Mrs. Zajdowicz twitched her rosary beads impatiently. “No. Gregor. Such shame… on family. We said… woman troubles. Gregor… stayed downstairs.”

“You’re saying Gregor would have killed Angelika if he’d known she was pregnant? So you kept it from him? How?”

“She… fat like me.”

Too much newsprint had been devoted to stories of large women suddenly surprised to find themselves giving birth for Sigrid to doubt that a sister built like Mrs. Zajdowicz could have gotten away with illicit pregnancy.

“Who was the father?” Sigrid asked. “Was it your husband? Karol?”

“Karol… he cried… babies for you, he said. But every time… died.”

Her words were still badly slurred, but Sigrid was becoming used to her speech patterns.

“How did the babies die, Barbara?”

“Sin… she sinned… Karol…”

“Did Angelika kill her own babies?” Sigrid asked.

“They should been… mine! Not… Angelika’s.” Her rheumy blue eyes glared out at Sigrid, then they filled with tears. “Poor… little babies. So little. The shame… Sister-”

She held out her rosary to Sigrid. “Pray me, Sister,” she pleaded and Sigrid wasn’t sure if Mrs. Zajdowicz had confused her with Angelika or a nun, since she was dressed today in navy slacks and a boxy black jacket.

“Who put those babies in the attic?” Sigrid asked. “You or Angelika?”

“Pray me, Sister,” Mrs. Zajdowicz wept. “Pray me.”

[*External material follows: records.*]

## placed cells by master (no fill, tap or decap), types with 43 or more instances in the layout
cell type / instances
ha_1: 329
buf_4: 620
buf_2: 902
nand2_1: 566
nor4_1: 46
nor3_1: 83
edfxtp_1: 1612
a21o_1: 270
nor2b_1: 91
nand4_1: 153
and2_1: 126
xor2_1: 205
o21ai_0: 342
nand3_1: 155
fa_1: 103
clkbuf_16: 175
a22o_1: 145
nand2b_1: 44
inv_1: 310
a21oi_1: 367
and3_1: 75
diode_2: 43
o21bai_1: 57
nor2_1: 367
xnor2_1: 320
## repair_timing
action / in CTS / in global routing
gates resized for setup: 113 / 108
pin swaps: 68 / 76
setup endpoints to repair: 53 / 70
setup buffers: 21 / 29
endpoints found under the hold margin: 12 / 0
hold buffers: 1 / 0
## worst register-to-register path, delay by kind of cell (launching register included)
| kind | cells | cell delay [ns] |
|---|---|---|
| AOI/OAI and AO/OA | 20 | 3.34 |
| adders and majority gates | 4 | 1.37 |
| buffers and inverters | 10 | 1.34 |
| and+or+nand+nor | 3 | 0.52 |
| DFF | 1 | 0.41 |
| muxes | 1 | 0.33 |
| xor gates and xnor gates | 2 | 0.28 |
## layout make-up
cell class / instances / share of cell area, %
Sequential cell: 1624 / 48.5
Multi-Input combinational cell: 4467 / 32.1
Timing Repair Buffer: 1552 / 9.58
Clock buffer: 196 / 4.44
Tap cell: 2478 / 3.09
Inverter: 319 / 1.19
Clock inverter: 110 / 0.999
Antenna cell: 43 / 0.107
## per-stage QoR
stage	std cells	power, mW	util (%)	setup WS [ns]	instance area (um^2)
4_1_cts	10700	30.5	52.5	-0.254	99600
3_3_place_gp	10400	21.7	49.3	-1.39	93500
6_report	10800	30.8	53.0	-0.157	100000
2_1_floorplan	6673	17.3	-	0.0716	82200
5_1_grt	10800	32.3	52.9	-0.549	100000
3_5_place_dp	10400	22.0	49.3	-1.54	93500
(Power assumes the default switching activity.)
--- config.mk ---
export PLATFORM = sky130hd
export DESIGN_NAME = pi_speed_controller_duty
export DESIGN_NICKNAME = d
export VERILOG_FILES = /design/src/rtl/core/psc_pkg.sv /design/src/rtl/core/psc_regs.sv /design/src/rtl/core/psc_front.sv /design/src/rtl/core/psc_queue.sv /design/src/rtl/core/psc_back.sv /design/src/rtl/core/pi_speed_controller_duty.sv
export SDC_FILE = /design/constraint.sdc
export NUM_CORES = 2
export LEC_CHECK = 0
export BUFFER_PORTS_ARGS = -buffer_cell sky130_fd_sc_hd__buf_2
export CAP_MARGIN = 20
export CORE_ASPECT_RATIO = 2
export CORE_MARGIN = 3
export CORE_UTILIZATION = 30
export DETAILED_ROUTE_END_ITERATION = 16
export GPL_TIMING_DRIVEN = 0
export MAX_ROUTING_LAYER = met4
export PLACE_DENSITY_LB_ADDON = 0.3
export RECOVER_POWER = 25
export SKIP_CTS_REPAIR_TIMING = 1
export SLEW_MARGIN = 30
export SYNTH_ARGS = -nofsm -noshare
export SYNTH_HDL_FRONTEND = slang
export SYNTH_SLANG_ARGS = --single-unit
--- constraint.sdc ---
create_clock -name clk -period 13.7 [get_ports clk]
set_input_delay 2.055 -clock clk [delete_from_list [all_inputs] [get_ports clk]]
set_output_delay 2.055 -clock clk [all_outputs]
set_load 0.05 [all_outputs]
--- src/rtl/core/psc_pkg.sv ---
// shared types and fixed-point constants of the pi speed controller
package psc_pkg;

    localparam int APB_ADDR_W = 4;
    localparam int APB_DATA_W = 32;

    localparam int KP_W    = 20;
    localparam int KI_W    = 20;
    localparam int STEP_W  = 32;
    localparam int LIMIT_W = 12;
    localparam int TORQUE_W = 12;
    localparam int DAC_W   = 12;

    localparam logic [KP_W-1:0]    KP_RESET    = 20'd3277;
    localparam logic [KI_W-1:0]    KI_RESET    = 20'd3277;
    localparam logic [STEP_W-1:0]  STEP_RESET  = 32'd85899;
    localparam logic [LIMIT_W-1:0] LIMIT_RESET = 12'd2000;

    // shared multiplier: signed a by signed b
    localparam int MUL_A_W = 33;
    localparam int MUL_B_W = 22;
    localparam int PROD_W  = MUL_A_W + MUL_B_W;

    // error q12.8, integral q12.24, duty q24
    localparam int ERR_W      = 21;
    localparam int ERR_SH     = 8;
    localparam int ERR_MAX    = 2**20 - 1;
    localparam int ERR_MIN    = -(2**20);
    localparam int SUM_W      = ERR_W + 1;
    localparam int INT_W      = 37;
    localparam int INT_SPLIT  = 18;
    localparam int INTS_W     = 39;
    localparam int STEP_SH    = 17;
    localparam int STEPV_W    = PROD_W - STEP_SH;
    localparam int KIACC_W    = 58;
    localparam int KI_SH      = 16;
    localparam int DUTY_W     = 43;
    localparam int DUTYX_SH   = 14;
    localparam int DUTYX_W    = 17;
    localparam int DAC_SHIFT  = 26;

    localparam logic [14:0] SCALE_Q16 = 15'd19202;
    // ceil(2^26/25): duty/409600 = (duty>>14)/25
    localparam logic [21:0] DAC_RECIP = 22'd2684355;
    localparam logic signed [DUTY_W-1:0] DUTY_FULL = 43'sd1677721600;

    typedef enum logic [1:0] {
        REG_KP    = 2'd0,
        REG_KI    = 2'd1,
        REG_STEP  = 2'd2,
        REG_LIMIT = 2'd3
    } reg_idx_t;

    typedef struct packed {
        logic [KP_W-1:0]    kp;
        logic [KI_W-1:0]    ki;
        logic [STEP_W-1:0]  int_step;
        logic [LIMIT_W-1:0] int_limit;
    } cfg_t;

    typedef enum logic [3:0] {
        BK_IDLE,
        BK_ERR_SAT,
        BK_STEP_MUL,
        BK_INTEG,
        BK_KI_HI,
        BK_KI_LO,
        BK_KI_SUM,
        BK_DUTY,
        BK_DAC_MUL,
        BK_DONE
    } bk_state_t;

    typedef enum logic [2:0] {
        MS_NONE,
        MS_ERR,
        MS_STEP,
        MS_KP,
        MS_KI_HI,
        MS_KI_LO,
        MS_DAC
    } mul_sel_t;

endpackage

--- src/rtl/core/psc_regs.sv ---
// apb configuration registers of the pi speed controller
module psc_regs (
    input  logic                             clk,
    input  logic                             rst_n,
    input  logic                             psel,
    input  logic                             penable,
    input  logic                             pwrite,
    input  logic [psc_pkg::APB_ADDR_W-1:0]   paddr,
    input  logic [psc_pkg::APB_DATA_W-1:0]   pwdata,
    output logic [psc_pkg::APB_DATA_W-1:0]   prdata,
    output logic                             pready,
    output psc_pkg::cfg_t                    cfg
);
    import psc_pkg::*;

    cfg_t     cfg_reg;
    reg_idx_t idx;
    logic     wr_en;

    assign idx    = reg_idx_t'(paddr[3:2]);
    assign wr_en  = psel && penable && pwrite;
    assign pready = 1'b1;
    assign cfg    = cfg_reg;

    always_ff @(posedge clk or negedge rst_n)
    begin
        if (!rst_n)
        begin
            cfg_reg.kp        <= KP_RESET;
            cfg_reg.ki        <= KI_RESET;
            cfg_reg.int_step  <= STEP_RESET;
            cfg_reg.int_limit <= LIMIT_RESET;
        end
        else if (wr_en)
        begin
            unique case (idx)
                REG_KP:    cfg_reg.kp        <= pwdata[KP_W-1:0];
                REG_KI:    cfg_reg.ki        <= pwdata[KI_W-1:0];
                REG_STEP:  cfg_reg.int_step  <= pwdata[STEP_W-1:0];
                REG_LIMIT: cfg_reg.int_limit <= pwdata[LIMIT_W-1:0];
                default:   cfg_reg.kp        <= cfg_reg.kp;
            endcase
        end
    end

    always_comb
    begin
        unique case (idx)
            REG_KP:    prdata = APB_DATA_W'(cfg_reg.kp);
            REG_KI:    prdata = APB_DATA_W'(cfg_reg.ki);
            REG_STEP:  prdata = APB_DATA_W'(cfg_reg.int_step);
            REG_LIMIT: prdata = APB_DATA_W'(cfg_reg.int_limit);
            default:   prdata = '0;
        endcase
    end

endmodule

--- src/rtl/core/psc_front.sv ---
// input side: arming on the pwm pin and forwarding of armed samples
module psc_front #(
    parameter int ADC_BITS = 12,
    parameter int IN_W     = 40,
    parameter int Q_W      = 25
) (
    input  logic            clk,
    input  logic            rst_n,
    input  logic            s_tvalid,
    output logic            s_tready,
    input  logic [IN_W-1:0] s_tdata,
    input  logic            s_tuser,
    input  logic            q_full,
    output logic            q_push,
    output logic [Q_W-1:0]  q_data
);
    import psc_pkg::*;

    localparam int DIFF_W = ADC_BITS + 1;

    logic                     saw_low_reg, saw_low_next;
    logic                     armed_reg, armed_next;
    logic                     take;
    logic [ADC_BITS-1:0]      speed, ref_c;
    logic [TORQUE_W-1:0]      torque;
    logic signed [DIFF_W-1:0] diff;

    assign speed  = s_tdata[ADC_BITS-1:0];
    assign ref_c  = s_tdata[2*ADC_BITS-1:ADC_BITS];
    assign torque = s_tdata[2*ADC_BITS+TORQUE_W-1:2*ADC_BITS];
    assign diff   = $signed({1'b0, ref_c}) - $signed({1'b0, speed});

    assign s_tready = !q_full;
    assign take     = s_tvalid && s_tready;
    // the item that arms is consumed by arming
    assign q_push   = take && armed_reg;
    assign q_data   = {torque, diff};

    always_comb
    begin
        saw_low_next = saw_low_reg;
        armed_next   = armed_reg;
        if (take && !armed_reg)
        begin
            if (saw_low_reg)
                armed_next = s_tuser;
            else
                saw_low_next = !s_tuser;
        end
    end

    always_ff @(posedge clk or negedge rst_n)
    begin
        if (!rst_n)
        begin
            saw_low_reg <= 1'b0;
            armed_reg   <= 1'b0;
        end
        else
        begin
            saw_low_reg <= saw_low_next;
            armed_reg   <= armed_next;
        end
    end

    a_push_armed: assert property (@(posedge clk) disable iff (!rst_n)
        q_push |-> armed_reg)
        else $error("sample queued before arming");

    a_armed_sticky: assert property (@(posedge clk) disable iff (!rst_n)
        !$fell(armed_reg))
        else $error("armed dropped without reset");

endmodule

--- src/rtl/core/psc_queue.sv ---
// short queue of armed samples between front and back
module psc_queue #(
    parameter int DATA_W = 25,
    parameter int DEPTH  = 2
) (
    input  logic              clk,
    input  logic              rst_n,
    input  logic              push,
    input  logic [DATA_W-1:0] push_data,
    input  logic              pop,
    output logic [DATA_W-1:0] pop_data,
    output logic              full,
    output logic              empty
);
    localparam int PTR_W = (DEPTH > 1) ? $clog2(DEPTH) : 1;
    localparam int CNT_W = $clog2(DEPTH + 1);

    logic [DATA_W-1:0] slot_reg [DEPTH];
    logic [PTR_W-1:0]  wr_ptr_reg, wr_ptr_next;
    logic [PTR_W-1:0]  rd_ptr_reg, rd_ptr_next;
    logic [CNT_W-1:0]  count_reg, count_next;

    assign full     = (count_reg == CNT_W'(DEPTH));
    assign empty    = (count_reg == '0);
    assign pop_data = slot_reg[rd_ptr_reg];

    always_comb
    begin
        wr_ptr_next = wr_ptr_reg;
        rd_ptr_next = rd_ptr_reg;
        count_next  = count_reg;
        if (push)
            wr_ptr_next = (wr_ptr_reg == PTR_W'(DEPTH - 1)) ? '0 : wr_ptr_reg + 1'b1;
        if (pop)
            rd_ptr_next = (rd_ptr_reg == PTR_W'(DEPTH - 1)) ? '0 : rd_ptr_reg + 1'b1;
        if (push && !pop)
            count_next = count_reg + 1'b1;
        else if (pop && !push)
            count_next = count_reg - 1'b1;
    end

    always_ff @(posedge clk or negedge rst_n)
    begin
        if (!rst_n)
        begin
            wr_ptr_reg <= '0;
            rd_ptr_reg <= '0;
            count_reg  <= '0;
        end
        else
        begin
            wr_ptr_reg <= wr_ptr_next;
            rd_ptr_reg <= rd_ptr_next;
            count_reg  <= count_next;
        end
    end

    always_ff @(posedge clk)
    begin
        if (push)
            slot_reg[wr_ptr_reg] <= push_data;
    end

    a_no_overflow: assert property (@(posedge clk) disable iff (!rst_n)
        !(push && full))
        else $error("push into full queue");

    a_no_underflow: assert property (@(posedge clk) disable iff (!rst_n)
        !(pop && empty))
        else $error("pop from empty queue");

endmodule

--- src/rtl/core/psc_back.sv ---
// back side: pi arithmetic on one shared multiplier and the result register
module psc_back #(
    parameter int ADC_BITS = 12,
    parameter int Q_W      = 25
) (
    input  logic                          clk,
    input  logic                          rst_n,
    input  psc_pkg::cfg_t                 cfg,
    input  logic                          q_empty,
    input  logic [Q_W-1:0]                q_data,
    output logic                          q_pop,
    output logic                          m_tvalid,
    input  logic                          m_tready,
    output logic [psc_pkg::DAC_W-1:0]     duty_dac,
    output logic [psc_pkg::TORQUE_W-1:0]  torque_dac,
    output logic                          duty_clamped
);
    import psc_pkg::*;

    localparam int DIFF_W = ADC_BITS + 1;
    localparam int ERRP_W = PROD_W - ERR_SH;
    localparam logic signed [ERRP_W-1:0] ERR_HI = ERRP_W'(ERR_MAX);
    localparam logic signed [ERRP_W-1:0] ERR_LO = ERRP_W'(ERR_MIN);

    bk_state_t state_reg, state_next;
    mul_sel_t  mul_sel;
    logic      out_load;

    logic signed [MUL_A_W-1:0] mul_a;
    logic signed [MUL_B_W-1:0] mul_b;
    logic signed [PROD_W-1:0]  prod_reg;

    logic signed [DIFF_W-1:0]  head_diff;
    logic [TORQUE_W-1:0]       head_torque;

    logic [TORQUE_W-1:0]       torque_reg;
    logic signed [ERR_W-1:0]   err_reg;
    logic signed [ERR_W-1:0]   prev_error_reg;
    logic signed [SUM_W-1:0]   sum_reg;
    logic signed [INT_W-1:0]   integral_reg;
    logic signed [DUTY_W-1:0]  acc_reg;
    logic signed [KIACC_W-1:0] kiacc_reg;
    logic [DUTYX_W-1:0]        duty_x_reg;
    logic                      clamped_reg;

    logic                      m_tvalid_reg;
    logic [DAC_W-1:0]          duty_dac_reg;
    logic [TORQUE_W-1:0]       torque_dac_reg;
    logic                      duty_clamped_reg;

    logic signed [ERRP_W-1:0]  err_wide;
    logic signed [ERR_W-1:0]   err_sat;
    logic signed [STEPV_W-1:0] step_val;
    logic signed [INTS_W-1:0]  lim, integ_sum, integ_clamp;
    logic signed [DUTY_W-1:0]  duty, duty_c;
    logic                      duty_hit;
    logic [DAC_W:0]            dac_q;
    logic [DAC_W-1:0]          dac_val;

    assign head_diff   = $signed(q_data[DIFF_W-1:0]);
    assign head_torque = q_data[DIFF_W+TORQUE_W-1:DIFF_W];

    // next state
    always_comb
    begin
        state_next = state_reg;
        unique case (state_reg)
            BK_IDLE:     if (!q_empty) state_next = BK_ERR_SAT;
            BK_ERR_SAT:  state_next = BK_STEP_MUL;
            BK_STEP_MUL: state_next = BK_INTEG;
            BK_INTEG:    state_next = BK_KI_HI;
            BK_KI_HI:    state_next = BK_KI_LO;
            BK_KI_LO:    state_next = BK_KI_SUM;
            BK_KI_SUM:   state_next = BK_DUTY;
            BK_DUTY:     state_next = BK_DAC_MUL;
            BK_DAC_MUL:  state_next = BK_DONE;
            BK_DONE:     if (!m_tvalid_reg || m_tready) state_next = BK_IDLE;
            default:     state_next = BK_IDLE;
        endcase
    end

    // control outputs
    always_comb
    begin
        q_pop    = 1'b0;
        out_load = 1'b0;
        mul_sel  = MS_NONE;
        unique case (state_reg)
            BK_IDLE:
            begin
                q_pop   = !q_empty;
                mul_sel = MS_ERR;
            end
            BK_STEP_MUL: mul_sel = MS_STEP;
            BK_INTEG:    mul_sel = MS_KP;
            BK_KI_HI:    mul_sel = MS_KI_HI;
            BK_KI_LO:    mul_sel = MS_KI_LO;
            BK_DAC_MUL:  mul_sel = MS_DAC;
            BK_DONE:     out_load = !m_tvalid_reg || m_tready;
            default:     mul_sel = MS_NONE;
        endcase
    end

    // shared multiplier operands
    always_comb
    begin
        unique case (mul_sel)
            MS_ERR:
            begin
                mul_a = MUL_A_W'(head_diff);
                mul_b = $signed(MUL_B_W'(SCALE_Q16));
            end
            MS_STEP:
            begin
                mul_a = $signed({1'b0, cfg.int_step});
                mul_b = MUL_B_W'(sum_reg);
            end
            MS_KP:
            begin
                mul_a = $signed(MUL_A_W'(cfg.kp));
                mul_b = MUL_B_W'(err_reg);
            end
            MS_KI_HI:
            begin
                mul_a = MUL_A_W'($signed(integral_reg[INT_W-1:INT_SPLIT]));
                mul_b = $signed(MUL_B_W'(cfg.ki));
            end
            MS_KI_LO:
            begin
                mul_a = $signed(MUL_A_W'(integral_reg[INT_SPLIT-1:0]));
                mul_b = $signed(MUL_B_W'(cfg.ki));
            end
            MS_DAC:
            begin
                mul_a = $signed(MUL_A_W'(DAC_RECIP));
                mul_b = $signed(MUL_B_W'(duty_x_reg));
            end
            default:
            begin
                mul_a = '0;
                mul_b = '0;
            end
        endcase
    end

    // datapath arithmetic around the product register
    always_comb
    begin
        err_wide = prod_reg[PROD_W-1:ERR_SH];
        if (err_wide > ERR_HI)
            err_sat = ERR_HI[ERR_W-1:0];
        else if (err_wide < ERR_LO)
            err_sat = ERR_LO[ERR_W-1:0];
        else
            err_sat = err_wide[ERR_W-1:0];

        step_val  = prod_reg[PROD_W-1:STEP_SH];
        lim       = $signed({3'b000, cfg.int_limit, 24'd0});
        integ_sum = INTS_W'(integral_reg) + INTS_W'(step_val);
        if (integ_sum > lim)
            integ_clamp = lim;
        else if (integ_sum < -lim)
            integ_clamp = -lim;
        else
            integ_clamp = integ_sum;

        duty     = acc_reg + DUTY_W'($signed(kiacc_reg[KIACC_W-1:KI_SH]));
        duty_hit = 1'b0;
        if (duty > DUTY_FULL)
        begin
            duty_c   = DUTY_FULL;
            duty_hit = 1'b1;
        end
        else if (duty < 0)
        begin
            duty_c   = '0;
            duty_hit = 1'b1;
        end
        else
            duty_c = duty;

        // quotient is at most 4096 here
        dac_q   = prod_reg[DAC_SHIFT+DAC_W:DAC_SHIFT];
        dac_val = dac_q[DAC_W] ? {DAC_W{1'b1}} : dac_q[DAC_W-1:0];
    end

    always_ff @(posedge clk or negedge rst_n)
    begin
        if (!rst_n)
        begin
            state_reg      <= BK_IDLE;
            prev_error_reg <= '0;
            integral_reg   <= '0;
            m_tvalid_reg   <= 1'b0;
        end
        else
        begin
            state_reg <= state_next;
            if (state_reg == BK_STEP_MUL)
                prev_error_reg <= err_reg;
            if (state_reg == BK_INTEG)
                integral_reg <= integ_clamp[INT_W-1:0];
            if (out_load)
                m_tvalid_reg <= 1'b1;
            else if (m_tready)
                m_tvalid_reg <= 1'b0;
        end
    end

    always_ff @(posedge clk)
    begin
        // product holds between uses, so the dac quotient survives a stalled done step
        if (mul_sel != MS_NONE)
            prod_reg <= PROD_W'(mul_a) * PROD_W'(mul_b);
        if (q_pop)
            torque_reg <= head_torque;
        if (state_reg == BK_ERR_SAT)
        begin
            err_reg <= err_sat;
            sum_reg <= SUM_W'(prev_error_reg) + SUM_W'(err_sat);
        end
        if (state_reg == BK_KI_HI)
            acc_reg <= prod_reg[DUTY_W-1:0];
        if (state_reg == BK_KI_LO)
            kiacc_reg <= KIACC_W'(prod_reg) <<< INT_SPLIT;
        if (state_reg == BK_KI_SUM)
            kiacc_reg <= kiacc_reg + KIACC_W'(prod_reg);
        if (state_reg == BK_DUTY)
        begin
            duty_x_reg  <= duty_c[DUTYX_SH+DUTYX_W-1:DUTYX_SH];
            clamped_reg <= duty_hit;
        end
        if (out_load)
        begin
            duty_dac_reg     <= dac_val;
            torque_dac_reg   <= torque_reg;
            duty_clamped_reg <= clamped_reg;
        end
    end

    assign m_tvalid     = m_tvalid_reg;
    assign duty_dac     = duty_dac_reg;
    assign torque_dac   = torque_dac_reg;
    assign duty_clamped = duty_clamped_reg;

    a_load_from_done: assert property (@(posedge clk) disable iff (!rst_n)
        $rose(m_tvalid_reg) |-> $past(state_reg == BK_DONE))
        else $error("result word raised outside the done step");

endmodule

Sigrid looked around helplessly, then saw the call bell on the wall beside the woman’s bed. She went over and pushed it. While she waited, she took a shiny white card from her purse and gently pressed it against Barbara’s fingers; first the left hand, then her curled right hand. After the card was carefully tucked into her notebook, she sat holding the sobbing woman’s hands until the nurse came.

“What’s going on?” said Rusty Guillory, when Sigrid emerged. He had managed a couple of hasty pictures of the distrait Barbara Zajdowicz before the nurse closed the door again. “Didja give her a heart attack or something?”

A small crowd had gathered in that section of the corridor and as Sigrid’s eyes fell upon Mr. Hogarty, the plump little man looked embarrassed and scuttled away.

“Hey, wait a minute!” called Guillory. “We didn’t finish.”

“Yes, you did,” said Sigrid. “Come on, Guillory. Give it a rest.”

“Then give me a statement,” he countered. “What’d she tell you?”

“She’s confused and unhappy,” Sigrid told him. “She’s had several strokes, her speech is badly slurred and her mind’s not very clear.”

“But you got something out of her. I know you, Lieutenant.”

Sigrid looked at the circle of avid faces that ringed them. Resigned, she said, “Put your coat on and let’s go. You want to make your deadline, don’t you?”

They walked through the now-buzzing corridor. “It’s not much of a story and we’ll probably never know what really happened,” she warned.

“That’s okay,” Guillory said cynically. “Feel free to speculate. I’m going to.”